User 2429 | 10/26/2015, 6:18:09 AM

I want to build a new feature with for each of the selected_words = ['awesome', 'great', 'fantastic', 'amazing', 'love', 'horrible', 'bad', 'terrible', 'awful', 'wow', 'hate'] as a features, selected_words_model = graphlab.logistic_classifier.create(train_data, target='sentiment',features="? ")

But I do not know how to make new features from [selected_words]. Please help me!

Comments

User 1592 | 10/26/2015, 6:25:30 AM

We are almost there. Instead of writing your own code, you can use our sentiment analysis toolkit: https://dato.com/products/create/docs/generated/graphlab.sentimentanalysis.create.html#graphlab.sentimentanalysis.create

If you really want to write your code read below.
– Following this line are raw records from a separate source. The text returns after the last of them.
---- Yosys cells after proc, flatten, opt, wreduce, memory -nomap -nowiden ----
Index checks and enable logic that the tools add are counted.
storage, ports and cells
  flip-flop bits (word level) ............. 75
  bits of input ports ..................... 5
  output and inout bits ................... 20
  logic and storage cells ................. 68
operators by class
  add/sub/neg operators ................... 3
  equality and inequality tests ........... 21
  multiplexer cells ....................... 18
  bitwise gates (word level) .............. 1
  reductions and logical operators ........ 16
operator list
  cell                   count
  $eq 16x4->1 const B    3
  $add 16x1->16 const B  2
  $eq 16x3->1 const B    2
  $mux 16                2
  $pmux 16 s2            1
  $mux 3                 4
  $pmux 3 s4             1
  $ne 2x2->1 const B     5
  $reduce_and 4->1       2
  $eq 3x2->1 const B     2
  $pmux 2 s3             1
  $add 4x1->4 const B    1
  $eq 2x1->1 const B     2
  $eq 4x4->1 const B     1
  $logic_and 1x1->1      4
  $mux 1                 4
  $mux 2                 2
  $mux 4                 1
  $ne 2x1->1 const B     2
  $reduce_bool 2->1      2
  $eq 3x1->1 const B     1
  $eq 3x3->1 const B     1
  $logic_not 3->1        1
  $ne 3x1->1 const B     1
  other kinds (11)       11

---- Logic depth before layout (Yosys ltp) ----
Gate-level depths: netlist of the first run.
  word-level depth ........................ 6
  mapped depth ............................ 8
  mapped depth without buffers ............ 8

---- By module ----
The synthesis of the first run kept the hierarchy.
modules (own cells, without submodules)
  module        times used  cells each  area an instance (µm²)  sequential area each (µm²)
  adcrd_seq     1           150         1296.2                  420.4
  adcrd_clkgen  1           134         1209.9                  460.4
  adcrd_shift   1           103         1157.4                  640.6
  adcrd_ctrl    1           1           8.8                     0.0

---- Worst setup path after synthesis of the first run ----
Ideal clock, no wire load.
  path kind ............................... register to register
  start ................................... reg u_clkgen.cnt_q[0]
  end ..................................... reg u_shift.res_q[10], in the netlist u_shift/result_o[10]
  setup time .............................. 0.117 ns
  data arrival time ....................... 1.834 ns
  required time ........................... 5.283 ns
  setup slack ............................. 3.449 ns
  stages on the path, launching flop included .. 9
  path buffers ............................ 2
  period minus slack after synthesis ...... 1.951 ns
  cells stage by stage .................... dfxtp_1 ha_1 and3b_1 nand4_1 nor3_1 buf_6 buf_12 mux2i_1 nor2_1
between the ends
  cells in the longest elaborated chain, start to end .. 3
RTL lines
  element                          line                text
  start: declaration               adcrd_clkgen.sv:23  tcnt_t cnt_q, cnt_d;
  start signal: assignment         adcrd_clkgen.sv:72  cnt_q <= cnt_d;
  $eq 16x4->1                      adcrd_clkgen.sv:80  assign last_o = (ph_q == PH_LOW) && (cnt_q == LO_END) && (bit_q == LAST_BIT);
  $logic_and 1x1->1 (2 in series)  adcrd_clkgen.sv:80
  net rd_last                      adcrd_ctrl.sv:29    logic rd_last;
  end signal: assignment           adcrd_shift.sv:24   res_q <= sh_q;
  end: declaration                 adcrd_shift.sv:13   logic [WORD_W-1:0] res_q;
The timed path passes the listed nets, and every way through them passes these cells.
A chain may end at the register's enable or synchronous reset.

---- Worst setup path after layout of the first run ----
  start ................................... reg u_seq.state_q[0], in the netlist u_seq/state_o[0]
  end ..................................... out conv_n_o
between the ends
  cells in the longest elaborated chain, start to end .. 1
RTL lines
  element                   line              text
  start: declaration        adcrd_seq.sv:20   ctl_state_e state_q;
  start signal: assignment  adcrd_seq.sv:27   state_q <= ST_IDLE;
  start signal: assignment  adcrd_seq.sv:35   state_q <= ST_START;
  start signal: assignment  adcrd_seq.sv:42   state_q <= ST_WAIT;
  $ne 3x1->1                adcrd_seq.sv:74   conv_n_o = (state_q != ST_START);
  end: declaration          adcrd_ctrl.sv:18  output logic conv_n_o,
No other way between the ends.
$ cat src/rtl/ser_adc_pkg.sv
package ser_adc_pkg;
  typedef enum logic [1:0] {
    ST_WAIT = 2'd0,
    ST_RECV = 2'd1,
    ST_CONV = 2'd2,
    ST_OUT  = 2'd3
  } seqState_t;

  typedef struct packed {
    logic clr;
    logic shiftCfg;
    logic latchSel;
    logic sarInit;
    logic sarStep;
    logic loadOut;
    logic shiftOut;
    logic doutClr;
  } seqStrobes_t;
endpackage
It seems you are creating a list of positive words and negative sentiment words. However you should prepare a training set of the type I really like this place => 1 I hate this restaurant => 0 the food was wow => 1 etc .etc. The classifier will learn on its own which are the words which give the positive sentiment. Having a mapping between a single word to a score is deterministic for that you do not need machine learning, this is a rule based approach which can be used, but will be less accurate as your list is limited in scope. I suggest reading the following blog post which details some more: http://blog.dato.com/practical-text-analysis-using-deep-learning


User 4 | 10/26/2015, 8:57:37 PM

Hi @"Azadeh Esmaily",

Assuming you already have a bag-of-words representation of the text as a column named word_count, in an SFrame named sf, you can create a new feature (representing the count of a single word) using something like the following:

selected_word='foo' sf[selected_word] = sf['word_count'].apply(lambda bag_of_words: bag_of_words[selected_word] if selected_word in bag_of_words else 0)

This will create a new column in the SFrame whose name is the value of selected_word (in this case foo), and whose value is the count of the word foo, as stored in the column word_count. To do this for each of a set of selected words, you could use a for loop to repeat the process for different words.